Klub yang biasa memproduksi talenta hebat, seperti Zinedine Zidane, Thierry Henry, dan Paul Pogba, itu mengganti haluan 180 derajat dengan memboyong Ronaldo. Klub yang biasanya menghasilkan uang ratusan juta euro dari menjual talenta itu membeli permata yang sudah terasah, bahkan berisiko pudar kilaunya.
Juve harus bersusah payah untuk membeli Ronaldo. Untuk nilai transfernya saja, Juve merogoh kocek 100 juta euro atau
Rp 1,7 triliun untuk bekas pemain Real Madrid itu. Jika ditambah gaji dan bonusnya, Juve harus membayar Rp 5,9 triliun untuk kontrak Ronaldo selama empat musim. Tidak heran, CEO Bayern Muenchen Karl-Heinz Rummenigge menilai, investasi sebesar itu untuk seorang pemain berusia 34 tahun adalah hal gila.

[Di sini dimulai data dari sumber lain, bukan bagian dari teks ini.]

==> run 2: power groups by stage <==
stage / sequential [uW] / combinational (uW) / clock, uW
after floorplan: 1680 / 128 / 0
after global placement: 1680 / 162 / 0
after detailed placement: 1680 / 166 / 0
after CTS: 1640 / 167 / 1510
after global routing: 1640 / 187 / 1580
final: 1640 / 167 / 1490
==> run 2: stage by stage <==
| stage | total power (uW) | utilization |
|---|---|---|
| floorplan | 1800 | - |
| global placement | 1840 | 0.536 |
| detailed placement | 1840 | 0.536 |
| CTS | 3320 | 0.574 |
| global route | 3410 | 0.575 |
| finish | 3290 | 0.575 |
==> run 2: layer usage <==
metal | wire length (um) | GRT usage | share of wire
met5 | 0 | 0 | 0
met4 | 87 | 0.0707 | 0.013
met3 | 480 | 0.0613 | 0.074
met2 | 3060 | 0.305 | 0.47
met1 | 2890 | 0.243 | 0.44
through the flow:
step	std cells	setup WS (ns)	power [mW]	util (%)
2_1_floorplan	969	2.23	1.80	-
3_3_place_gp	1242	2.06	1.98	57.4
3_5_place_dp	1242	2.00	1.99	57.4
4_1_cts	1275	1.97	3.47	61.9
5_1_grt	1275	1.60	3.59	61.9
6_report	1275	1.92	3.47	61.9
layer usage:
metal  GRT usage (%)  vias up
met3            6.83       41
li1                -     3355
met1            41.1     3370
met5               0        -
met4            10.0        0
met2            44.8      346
<file path="config.mk">
export PLATFORM = sky130hd
export DESIGN_NAME = sdcm_top
export DESIGN_NICKNAME = d
export VERILOG_FILES = /design/src/common/sdcm_pkg.sv /design/src/hdl/sdcm_top.sv /design/src/hdl/sdcm_card_detect.sv
export VERILOG_INCLUDE_DIRS = /design/src /design/src/common
export SDC_FILE = /design/constraint.sdc
export NUM_CORES = 1
export LEC_CHECK = 0
export BUFFER_PORTS_ARGS = -buffer_cell sky130_fd_sc_hd__buf_4
export CAP_MARGIN = 20
export CORE_AREA = 2 2 39 41
export DETAILED_ROUTE_END_ITERATION = 6
export DIE_AREA = 0 0 41 43
export PLACE_DENSITY = 0.66
export SETUP_SLACK_MARGIN = 0.5
export SYNTH_ARGS = -nofsm -noshare
export SYNTH_HDL_FRONTEND = slang
export SYNTH_HIERARCHICAL = 1
export SYNTH_SLANG_ARGS = --single-unit
</file>
<file path="constraint.sdc">
create_clock -name clk_sys -period 1.2 [get_ports clk_sys]
set_input_delay 0.18 -clock clk_sys [delete_from_list [all_inputs] [get_ports clk_sys]]
set_output_delay 0.18 -clock clk_sys [all_outputs]
set_load 0.05 [all_outputs]
</file>
===== config.mk =====
export PLATFORM = sky130hd
export DESIGN_NAME = ssdr_regs
export DESIGN_NICKNAME = d
export VERILOG_FILES = /design/src/hw/ssdr_regs.v
export VERILOG_INCLUDE_DIRS = /design/src /design/src/hw
export SDC_FILE = /design/constraint.sdc
export NUM_CORES = 1
export LEC_CHECK = 0
export BUFFER_PORTS_ARGS = -buffer_cell sky130_fd_sc_hd__buf_2
export CAP_MARGIN = 20
export CORE_UTILIZATION = 58
export CTS_CLUSTER_DIAMETER = 80
export DETAILED_ROUTE_END_ITERATION = 16
export PLACE_DENSITY = 0.94
export SLEW_MARGIN = 20
export SYNTH_ARGS = -nofsm -noshare
export SYNTH_HDL_FRONTEND = slang
export SYNTH_SLANG_ARGS = --single-unit

===== constraint.sdc =====
create_clock -name SYS_CLK_I -period 9.95 [get_ports SYS_CLK_I]
set_input_delay 0.4975 -clock SYS_CLK_I [delete_from_list [all_inputs] [get_ports SYS_CLK_I]]
set_output_delay 0.4975 -clock SYS_CLK_I [all_outputs]
set_load 0.05 [all_outputs]
===== config.mk =====
export PLATFORM = sky130hd
export DESIGN_NAME = pgc_core
export DESIGN_NICKNAME = d
export VERILOG_FILES = /design/src/pgc_pkg.sv /design/src/pgc_core.sv
export SDC_FILE = /design/constraint.sdc
export NUM_CORES = 1
export LEC_CHECK = 0
export BUFFER_PORTS_ARGS = -buffer_cell sky130_fd_sc_hd__clkbuf_2
export CAP_MARGIN = 20
export CORE_MARGIN = 2
export CORE_UTILIZATION = 27
export DETAILED_ROUTE_END_ITERATION = 16
export GPL_TIMING_DRIVEN = 0
export PLACE_DENSITY = 0.44
export SYNTH_ARGS = -nofsm -noshare
export SYNTH_HDL_FRONTEND = slang
export SYNTH_SLANG_ARGS = --single-unit

===== constraint.sdc =====
create_clock -name clock_i -period 10.29 [get_ports clock_i]
set_input_delay 2.058 -clock clock_i [delete_from_list [all_inputs] [get_ports clock_i]]
set_output_delay 2.058 -clock clock_i [all_outputs]
set_load 0.02 [all_outputs]
**config.mk**
```make
export PLATFORM = sky130hd
export DESIGN_NAME = spi_ctl
export DESIGN_NICKNAME = d
export VERILOG_FILES = /design/src/pkg/spi_ctl_pkg.sv /design/src/rtl/spi_ctl.sv /design/src/rtl/pin_sync.sv
export VERILOG_INCLUDE_DIRS = /design/src /design/src/pkg
export SDC_FILE = /design/constraint.sdc
export NUM_CORES = 1
export LEC_CHECK = 0
export BUFFER_PORTS_ARGS = -buffer_cell sky130_fd_sc_hd__buf_4
export CORE_AREA = 4 4 41 43
export DETAILED_ROUTE_END_ITERATION = 12
export DIE_AREA = 0 0 45 47
export PLACE_DENSITY_LB_ADDON = 0.1
export SLEW_MARGIN = 10
export SYNTH_ARGS = -nofsm -noshare
export SYNTH_HDL_FRONTEND = slang
export SYNTH_SLANG_ARGS = --single-unit
export TNS_END_PERCENT = 20
```
**constraint.sdc**
```tcl
create_clock -name clk_sys_i -period 0.85 [get_ports clk_sys_i]
set_input_delay 0.1275 -clock clk_sys_i [delete_from_list [all_inputs] [get_ports clk_sys_i]]
set_output_delay 0.1275 -clock clk_sys_i [all_outputs]
set_load 0.005 [all_outputs]
```
**src/pkg/spi_ctl_defines.svh**
```systemverilog
`ifndef SPI_CTL_DEFINES_SVH
`define SPI_CTL_DEFINES_SVH

// slave-select mode field encodings
`define SSM_THREE_WIRE 2'b00
`define SSM_FOUR_WIRE_SLAVE 2'b01
`define SSM_RESET 2'b01
// flag and pin reset values
`define RST_OVERRUN 1'b0
`define RST_TX_EMPTY 1'b1
`define RST_SEL_OUT 1'b1
// bit positions of the status/control byte
`define BIT_OVERRUN 4
`define BIT_SSM_HI 3
`define BIT_SSM_LO 2
`define BIT_TX_EMPTY 1
`define BIT_ENABLE 0
// transfer length in bits
`define XFER_BITS 8

`endif

```
**src/pkg/spi_ctl_pkg.sv**
```systemverilog
package spi_ctl_pkg;

  // select line pin control
  typedef struct packed {
    logic out;
    logic oe;
    logic routed;
  } sel_pin_type;

  // status snapshot
  typedef struct packed {
    logic receive_overrun_flag;
    logic transmit_buffer_empty_flag;
  } status_type;

endpackage : spi_ctl_pkg

```
**src/rtl/spi_ctl.sv**
```systemverilog
`timescale 1ns/1ps
`include "spi_ctl_defines.svh"
// Contract
// [RULE_01] slave mode: overrun set when transfer ends while receive buffer unread
// [RULE_02] raising overrun also pulses the serial port interrupt request
// [RULE_03] overrun never self-clears; only a software write clears it
// [RULE_04] mode 00: three-wire, select line not routed to any pin
// [RULE_05] mode 01 (reset default): four-wire slave, select line is an input
// [RULE_06] mode 1x: single master, select line driven with field low bit
// [RULE_07] software write to transmit buffer clears transmit empty flag
// [RULE_08] transfer of buffer into shift register sets transmit empty flag
// [RULE_09] software writes transmit buffer only while the empty flag is set
// [RULE_10] enable bit zero disables the whole port
// [RULE_11] enable bit one activates shifting logic and pin drivers
module spi_ctl
  import spi_ctl_pkg::*;
#(
  parameter int XFER_BITS = `XFER_BITS
) (
  // clock and reset
  input wire logic clk_sys_i,
  input wire logic sys_rst_i,
  // software control
  input wire logic port_enable_bit_i,
  input wire logic [1:0] slave_select_mode_field_i,
  input wire logic master_mode_i,
  input wire logic tx_write_i,
  input wire logic overrun_clear_i,
  input wire logic rx_read_i,
  // shift engine events
  input wire logic load_shift_i,
  input wire logic last_bit_i,
  // select pin
  input wire logic slave_select_line_i,
  output logic slave_select_line_o,
  output logic slave_select_line_oe_o,
  // status and requests
  output status_type status_o,
  output logic rx_full_o,
  output logic slave_selected_o,
  output logic shift_enable_o,
  output logic irq_req_o
);
  // every flag is a plain level; input pulses are one clock wide
  // and come from logic on this clock, so only the select pin is synchronised
  // overrun flag
  logic ovr_reg;
  logic ovr_next;
  // interrupt request pulse
  logic irq_reg;
  logic irq_next;
  // receive buffer occupancy
  logic rxf_reg;
  logic rxf_next;
  // transmit empty flag
  logic txe_reg;
  logic txe_next;
  // select pin drive registers
  logic sel_out_reg;
  logic sel_out_next;
  logic sel_oe_reg;
  logic sel_oe_next;
  // select pin level after synchroniser, and the slave selection it gives
  logic sel_level;
  logic sel_active;
  // events qualified by the enable
  logic port_on;
  logic slave_op;
  logic xfer_done;
  logic buf_moved;
  logic overrun_hit;
  // pin routing decided by the mode field
  sel_pin_type sel_pin;

  // select pin conditioning; idle level high so reset shows no select
  pin_sync u_sel_sync (
    .clk_sys_i(clk_sys_i),
    .sys_rst_i(sys_rst_i),
    .pin_i(slave_select_line_i),
    .rst_val_i(1'b1),
    .level_o(sel_level)
  );

  // the enable gates every hardware event; a disabled port ignores its shifter
  assign port_on = port_enable_bit_i; // RULE_10 RULE_11
  // overrun is a slave-side condition only
  assign slave_op = port_on && !master_mode_i;
  // a transfer ends on its last shifted bit
  assign xfer_done = port_on && last_bit_i;
  // nothing moves to the shifter while the buffer is empty
  assign buf_moved = port_on && load_shift_i && !txe_reg;
  // a read in the same cycle frees the buffer in time, so no overrun
  assign overrun_hit = xfer_done && slave_op && rxf_reg && !rx_read_i;

  // pin routing per mode; a disabled port leaves the pin undriven
  always_comb begin
    sel_pin = '0;
    if (port_on) begin // RULE_11
      if (slave_select_mode_field_i[1]) begin
        sel_pin.routed = 1'b1;
        sel_pin.oe = 1'b1; // RULE_06
        sel_pin.out = slave_select_mode_field_i[0]; // RULE_06
      end else if (slave_select_mode_field_i == `SSM_FOUR_WIRE_SLAVE) begin
        sel_pin.routed = 1'b1; // RULE_05
      end else begin
        sel_pin.routed = 1'b0; // RULE_04
      end
    end
  end

  // select drive next values follow the routing
  always_comb begin
    sel_out_next = sel_pin.out;
    sel_oe_next = sel_pin.oe;
  end

  // select drive registers; released and parked high out of reset
  always_ff @(posedge clk_sys_i) begin
    if (sys_rst_i) begin
      sel_out_reg <= `RST_SEL_OUT;
      sel_oe_reg <= 1'b0;
    end else begin
      sel_out_reg <= sel_out_next;
      sel_oe_reg <= sel_oe_next;
    end
  end

  // overrun flag; a new overrun beats a same-cycle software clear
  always_comb begin
    ovr_next = ovr_reg;
    if (overrun_clear_i) begin
      ovr_next = 1'b0; // RULE_03
    end
    if (overrun_hit) begin
      ovr_next = 1'b1; // RULE_01
    end
  end

  // overrun register; only software brings it back to zero
  always_ff @(posedge clk_sys_i) begin
    if (sys_rst_i) begin
      ovr_reg <= `RST_OVERRUN;
    end else begin
      ovr_reg <= ovr_next;
    end
  end

  // interrupt request follows each raise of the overrun flag
  always_comb begin
    irq_next = overrun_hit; // RULE_02
  end

  // request register; one cycle wide so each overrun counts once
  always_ff @(posedge clk_sys_i) begin
    if (sys_rst_i) begin
      irq_reg <= 1'b0;
    end else begin
      irq_reg <= irq_next;
    end
  end

  // receive occupancy; a read and a new byte together leave it full
  always_comb begin
    rxf_next = rxf_reg;
    if (rx_read_i) begin
      rxf_next = 1'b0;
    end
    if (xfer_done && !overrun_hit) begin
      rxf_next = 1'b1;
    end
    if (!port_on) begin
      rxf_next = 1'b0; // RULE_10
    end
  end

  // receive occupancy register; a disabled port starts empty
  always_ff @(posedge clk_sys_i) begin
    if (sys_rst_i) begin
      rxf_reg <= 1'b0;
    end else begin
      rxf_reg <= rxf_next;
    end
  end

  // transmit empty flag; the hardware set beats a same-cycle software write
  always_comb begin
    txe_next = txe_reg;
    if (tx_write_i) begin
      txe_next = 1'b0; // RULE_07
    end
    if (buf_moved) begin
      txe_next = 1'b1; // RULE_08
    end
  end

  // transmit empty register; the buffer starts free so software may write
  always_ff @(posedge clk_sys_i) begin
    if (sys_rst_i) begin
      txe_reg <= `RST_TX_EMPTY;
    end else begin
      txe_reg <= txe_next;
    end
  end

  // unrouted pin counts as always selected; a driven pin never selects us
  always_comb begin
    sel_active = 1'b0;
    if (!sel_pin.routed) begin
      sel_active = 1'b1; // RULE_04
    end else if (!sel_pin.oe) begin
      sel_active = !sel_level; // RULE_05
    end
  end

  // outputs; the select input lags the pin by three or four clocks
  assign slave_select_line_o = sel_out_reg;
  assign slave_select_line_oe_o = sel_oe_reg;
  assign status_o = '{receive_overrun_flag: ovr_reg, transmit_buffer_empty_flag: txe_reg};
  assign rx_full_o = rxf_reg;
  assign irq_req_o = irq_reg;
  assign shift_enable_o = port_on; // RULE_10
  assign slave_selected_o = slave_op && sel_active;
endmodule : spi_ctl

```
**src/rtl/pin_sync.sv**
```systemverilog
`timescale 1ns/1ps
// three-stage synchroniser; a change counts once stages two and three agree
module pin_sync (
  // clock and reset
  input wire logic clk_sys_i,
  input wire logic sys_rst_i,
  // pin in, filtered level out
  input wire logic pin_i,
  input wire logic rst_val_i,
  output logic level_o
);
  logic [2:0] sync_reg;
  logic [2:0] sync_next;
  logic level_reg;
  logic level_next;

  // shift in; first stage read only by the second
  always_comb begin
    sync_next = {sync_reg[1:0], pin_i};
    level_next = (sync_reg[2] == sync_reg[1]) ? sync_reg[2] : level_reg;
  end

  // reset value tied to constant high in use, keeps idle select inactive
  always_ff @(posedge clk_sys_i) begin
    if (sys_rst_i) begin
      sync_reg <= {3{rst_val_i}};
      level_reg <= rst_val_i;
    end else begin
      sync_reg <= sync_next;
      level_reg <= level_next;
    end
  end

  assign level_o = level_reg;
endmodule : pin_sync

```
======== After elaboration in Yosys (flattened, before gate mapping) ========
Cells that the tools add are included.
storage, ports and cells
  bits of input ports ..................... 12
  register bits after elaboration ......... 10
cells by class
  bitwise operators ....................... 1
  reductions and logical operators ........ 18
  equal/unequal tests ..................... 2
  multiplexer cells ....................... 10
operators with widths
  operator              count
  $logic_and A1 B1 Y1   9
  $mux W1               8
  $logic_not A1 Y1      5
  $reduce_bool A2 Y1    2
  $reduce_or A2 Y1      2
  $mux W3               1
  $eq A2 B1 Y1 const B  1
  $mux W2               1
  $eq A1 B1 Y1          1
  $not A1 Y1            1

======== Logic depth before layout (Yosys ltp) ========
Gate-level depths: netlist (run 1).
  depth after elaboration ................. 8
  gate-level depth with buffers ........... 2
  depth with buffers taken out ............ 2

======== Modules after synthesis ========
A second synthesis (run 1) with hierarchy kept.
unflattened totals
  cell total of the unflattened synthesis .. 40
  area, all modules ....................... 399.1 um^2
by module, submodules not included
  module    area an instance (um^2)  times used  cells each  sequential area each (um^2)
  spi_ctl   252.7                    1           25          120.1
  pin_sync  146.4                    1           15          90.1

======== Worst setup path after synthesis (run 1) ========
Ideal clock, no wire load.
  path type ............................... register to register
  start point ............................. register ovr_reg (netlist name)
  end point ............................... register ovr_reg
  path buffers ............................ 0
  setup time .............................. 0.087 ns
  data arrival time ....................... 0.683 ns
  setup slack ............................. 0.080 ns
  stages on the path, launching flop included .. 3
  path through ............................ dfxtp_1 > or3b_1 > o31ai_1
RTL lines
  item                  RTL line        text
  end signal, assigned  spi_ctl.sv:142  ovr_reg <= `RST_OVERRUN;
  end signal, assigned  spi_ctl.sv:144  ovr_reg <= ovr_next;
  end, declared         spi_ctl.sv:47   logic ovr_reg;

======== Worst setup path in the final report (run 1) ========
  start point ............................. register u_sel_sync.level_reg, in the netlist u_sel_sync.level_o
  end point ............................... output slave_selected_o
between the ends
  cells in the longest elaborated chain, start to end .. 4
RTL lines
  item                    RTL line        text
  start, declared         pin_sync.sv:14  logic level_reg;
  start signal, assigned  pin_sync.sv:27  level_reg <= rst_val_i;
  start signal, assigned  pin_sync.sv:30  level_reg <= level_next;
  $logic_not A1 Y1        spi_ctl.sv:211  sel_active = !sel_level;
  $mux W1                 spi_ctl.sv:210  end else if (!sel_pin.oe) begin
  $mux W1                 spi_ctl.sv:208  if (!sel_pin.routed) begin
  $logic_and A1 B1 Y1     spi_ctl.sv:222  assign slave_selected_o = slave_op && sel_active;
  end, declared           spi_ctl.sv:40   output logic slave_selected_o,
Every way passes these cells.

==> flow_results.xml, run 1 <==
<?xml version="1.0" encoding="UTF-8"?>
<metrics>
  <group name="status">
    <metric name="status" unit="">complete, but fails checks</metric>
    <metric name="violations" unit="">negative setup slack</metric>
  </group>
  <group name="timing">
    <metric name="fin_tns_setup" unit="ns">-0.300</metric>
    <metric name="slew_headroom" unit="">0.843</metric>
    <metric name="unrepaired_setup_endpoints_after_global_routing" unit="">yes</metric>
    <metric name="max_slew.worst_pin.slew" unit="ns">0.235</metric>
    <metric name="finalCritPeriodShare" unit="">1.35</metric>
    <metric name="fmax" unit="MHz">871</metric>
    <metric name="final-max-slew-violation-count" unit="">0</metric>
    <metric name="fin_crit" unit="ns">1.15</metric>
    <metric name="hold-worst-slack" unit="ns">0.0446</metric>
    <metric name="postLayoutSetupSlackWorst" unit="ns">-0.299</metric>
    <metric name="finish_stage_setup_viols" unit="">2</metric>
    <metric name="skew" unit="ns">0.00121</metric>
    <metric name="timing.final.hold_violations" unit="">0</metric>
  </group>
  <group name="worst_setup_path">
    <metric name="setup.worst_path.class" unit="">flip-flop to output pin</metric>
    <metric name="crit_fanout" unit="">2</metric>
    <metric name="worst-endpoint-required" unit="ns">0.72</metric>
    <metric name="cp.arrival" unit="ns">1.02</metric>
    <metric name="worst_setup_path_end_kind" unit="">output pin</metric>
    <metric name="critPathLaunchType" unit="">flip-flop</metric>
  </group>
  <group name="finish">
    <metric name="final_cell_mix" unit="">18 x sky130_fd_sc_hd__buf_4, 6 x sky130_fd_sc_hd__dfxtp_1, 4 x sky130_fd_sc_hd__dfxtp_2</metric>
    <metric name="fin_area" unit="um2">567</metric>
    <metric name="layout-drive-gt1-share" unit="">0.545</metric>
    <metric name="fill_cells" unit="">137</metric>
    <metric name="final_net_count" unit="">69</metric>
    <metric name="largest_register_ff_count" unit="">3</metric>
    <metric name="final_core_utilization" unit="">0.436</metric>
    <metric name="mostFrequentLayoutCell" unit="">sky130_fd_sc_hd__buf_4</metric>
    <metric name="insertedDiodeCount" unit="">0</metric>
    <metric name="fin_cells" unit="">70</metric>
    <metric name="syn_to_final_growth" unit="%">56.7</metric>
  </group>
  <group name="cts">
    <metric name="clkLatencyLatePin" unit="ns">0.26</metric>
    <metric name="numCtsBuffers" unit="">3</metric>
    <metric name="cts_tree" unit="">yes</metric>
    <metric name="cts_hold_buf" unit="">0</metric>
    <metric name="cts.reportedPaths.clkPinSlew" unit="ns">0.06</metric>
    <metric name="cts.htree.levels" unit="">1</metric>
    <metric name="cts_post_setup_buffers_inserted" unit="">0</metric>
    <metric name="clockBufferDepth" unit="">2</metric>
    <metric name="clkSinkCount" unit="">10</metric>
    <metric name="ctsRootBufferMaster" unit="">sky130_fd_sc_hd__clkbuf_4</metric>
  </group>
  <group name="power_and_ir_drop">
    <metric name="power_leakage" unit="nW">0.261</metric>
    <metric name="worst_ir_drop_vdd" unit="mV">1.02</metric>
    <metric name="cellPowerDensity" unit="nW/um2">1620</metric>
  </group>
  <group name="floorplanning">
    <metric name="rows" unit="">13</metric>
    <metric name="core-area" unit="um2">1300</metric>
    <metric name="chipWidth" unit="um">45</metric>
    <metric name="die_h" unit="um">47</metric>
    <metric name="fp.dieArea" unit="um2">2120</metric>
    <metric name="top_level_ports" unit="">20</metric>
    <metric name="start_util" unit="">0.278</metric>
  </group>
  <group name="worst_hold_path">
    <metric name="hold_path_class" unit="">primary input to flip-flop</metric>
  </group>
  <group name="drt">
    <metric name="remaining_drc_errors" unit="">0</metric>
    <metric name="ant_nets" unit="">0</metric>
    <metric name="firstDrtPassIters" unit="">2</metric>
    <metric name="route.detailed.wl_per_inst" unit="um">10.7</metric>
    <metric name="detailroute.via_count" unit="">296</metric>
    <metric name="drt_iter0_markers" unit="">2</metric>
    <metric name="vias_per_cell" unit="">4.23</metric>
    <metric name="routed_wl" unit="um">749</metric>
  </group>
  <group name="placement">
    <metric name="place.port_buffers" unit="">19</metric>
    <metric name="finalWeightedCongestion" unit="">0.639</metric>
    <metric name="dp_hpwl" unit="um">639</metric>
    <metric name="postPlaceCellArea" unit="um2">515</metric>
    <metric name="placed_cells" unit="">67</metric>
  </group>
  <group name="synthesis">
    <metric name="synth_area" unit="um2">362</metric>
    <metric name="yosys.cell_types.count" unit="">16</metric>
    <metric name="syn_area_per_cell" unit="um2">10.6</metric>
    <metric name="synth_seq_area_share" unit="">0.554</metric>
    <metric name="synthCells" unit="">34</metric>
    <metric name="syn-num-nets" unit="">46</metric>
    <metric name="yosys_warnings" unit="">0</metric>
    <metric name="ff_latch_count_synth" unit="">10</metric>
  </group>
  <group name="grt">
    <metric name="vias_in_the_first_global_route" unit="">336</metric>
    <metric name="grt_pass1_wl" unit="um">1350</metric>
    <metric name="initial_antenna_violation_count" unit="">0</metric>
    <metric name="grt_start_max_net_pins" unit="">10</metric>
    <metric name="globalRoute.totalOverflow" unit="">0</metric>
    <metric name="grt_usage" unit="">0.0954</metric>
  </group>
  <group name="job">
    <metric name="max_cap_viol_count" unit="">0</metric>
  </group>
</metrics>
[per-layer routing]
metal | track usage | part of all wire
met1 | 0.0949 | 0.39
met2 | 0.155 | 0.49
met3 | 0.0690 | 0.12
met4 | 0.0351 | 0
met5 | 0 | 0
[power by group]
part	internal, W	switching (W)
Clock	0.000162	0.000142
Sequential	0.000487	0.00000810
Combinational	0.0000755	0.0000403
[cell type report]
| class | count | area [um2] | share of cell area |
|---|---|---|---|
| multi-input cells | 19 | 144 | 0.254 |
| repair buffers | 21 | 169 | 0.298 |
| clock buffers | 3 | 22.5 | 0.0397 |
| well taps | 15 | 18.8 | 0.0331 |
| inverters | 2 | 7.51 | 0.0132 |
| flip-flops and latches | 10 | 205 | 0.362 |
[kinds of logic (layout without fill, tap and decap cells)]
| group | Yosys count | after routing | synth area share |
|---|---|---|---|
| AO/OA/AOI/OAI | 8 | 8 | 0.176 |
| flip-flops | 10 | 10 | 0.554 |
| AND/OR/NAND/NOR | 11 | 11 | 0.187 |
| buffers and inverters | 5 | 26 | 0.0830 |
[metrics by stage]
stage          worst slack, ns  total power, W
2_1_floorplan           0.0796        0.000541
3_3_place_gp           -0.0289        0.000609
3_5_place_dp           -0.0470        0.000613
4_1_cts                 -0.311        0.000928
5_1_grt                 -0.365        0.000984
6_report                -0.299        0.000916
[final timing paths]
check                            to  slack [ns]  depth (start not counted)                   start
max                slave_selected_o       -0.30                          2      u_sel_sync.level_o
max reg2reg                 ovr_reg           0                          2                 ovr_reg
min reg2reg  u_sel_sync.sync_reg[1]        0.40                          1  u_sel_sync.sync_reg[0]
min          u_sel_sync.sync_reg[0]        0.04                          2     slave_select_line_i
[synthesized netlist by cell type]
cell	instances	area (um2)
sky130_fd_sc_hd__a2111oi_2	1	15.0
sky130_fd_sc_hd__a21o_1	2	15.0
sky130_fd_sc_hd__a21o_2	1	8.76
sky130_fd_sc_hd__a21oi_1	2	10.0
sky130_fd_sc_hd__and3b_1	1	8.76
sky130_fd_sc_hd__buf_4	3	22.5
sky130_fd_sc_hd__dfxtp_1	10	200
sky130_fd_sc_hd__inv_1	2	7.51
sky130_fd_sc_hd__nand2_1	1	3.75
sky130_fd_sc_hd__nand2b_1	3	18.8
sky130_fd_sc_hd__nor2_1	1	3.75
sky130_fd_sc_hd__nor3_1	1	5.00
sky130_fd_sc_hd__o21bai_1	1	7.51
sky130_fd_sc_hd__o31ai_1	1	7.51
sky130_fd_sc_hd__or2_1	3	18.8
sky130_fd_sc_hd__or3b_1	1	8.76
[worst max-delay path, stage by stage (launching register included)]
cell and delay, ns:
sky130_fd_sc_hd__dfxtp_2 0.33, sky130_fd_sc_hd__a2111oi_4 0.27, sky130_fd_sc_hd__buf_4 0.16
[what timing repair did]
action	CTS	global route
resized for setup	4	4
pin swaps	0	0
endpoints found under the setup margin	3	6
(Power assumes the default switching activity.)
==> run 2, diff against run 1 <==
clock period = 1.05 ns   (was 0.85 ns; I/O delays follow)
==> run 2 against run 1 <==
Effect of this change: the run still ends with negative setup slack left; hold slack better by 0.036 ns; combinational power down 25%; sequential power down 19%; final cell count down 2.9%; worst setup slack better by 0.16 ns; sequential share of layout area up 1.3 points; via count down 0.34%; sequential cell count unchanged; design area down 5.3%; first-iteration DRC count down 50%; critical path type unchanged; largest power group unchanged.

Namun, Ronaldo bukanlah pemain biasa. Ia ibarat vampir yang tidak lekang dimakan usia dan waktu. Itu tecermin dari hasil tes medis Ronaldo di Juve pada Juli lalu. Tes itu menunjukkan, fisik dan kebugaran Ronaldo tak ubahnya seorang pemain berusia 22 tahun. Ia berlari lebih cepat daripada Paulo Dybala, rekan setimnya yang satu dekade lebih muda, saat berlatih.
Tak heran, Ronaldo tetap produktif di usianya yang tidak lagi muda. Ia selalu mencetak minimal sepuluh gol semusim dan memuncaki daftar pencetak gol tersubur dalam enam musim terakhir Liga Champions. Tiada pemain lain di dunia yang menandingi koleksi lima trofinya di era modern liga itu.
”Tidak ada ’pelatih’ lain sehebat Ronaldo di Liga Champions. Ia tahu, mentalitas juaranya dapat menular,” ungkap Carlos Tevez, mantan pemain Juve, dikutip Soccer Laduma.
Dengan pindah ke Juve, CR7 seolah ingin membuktikan, tiada klub lebih hebat daripada dirinya. Ia ingin menunjukkan, dia bisa juara bersama tim mana pun. ”Liga Champions adalah habitat, kompetisi favorit saya,” ujarnya.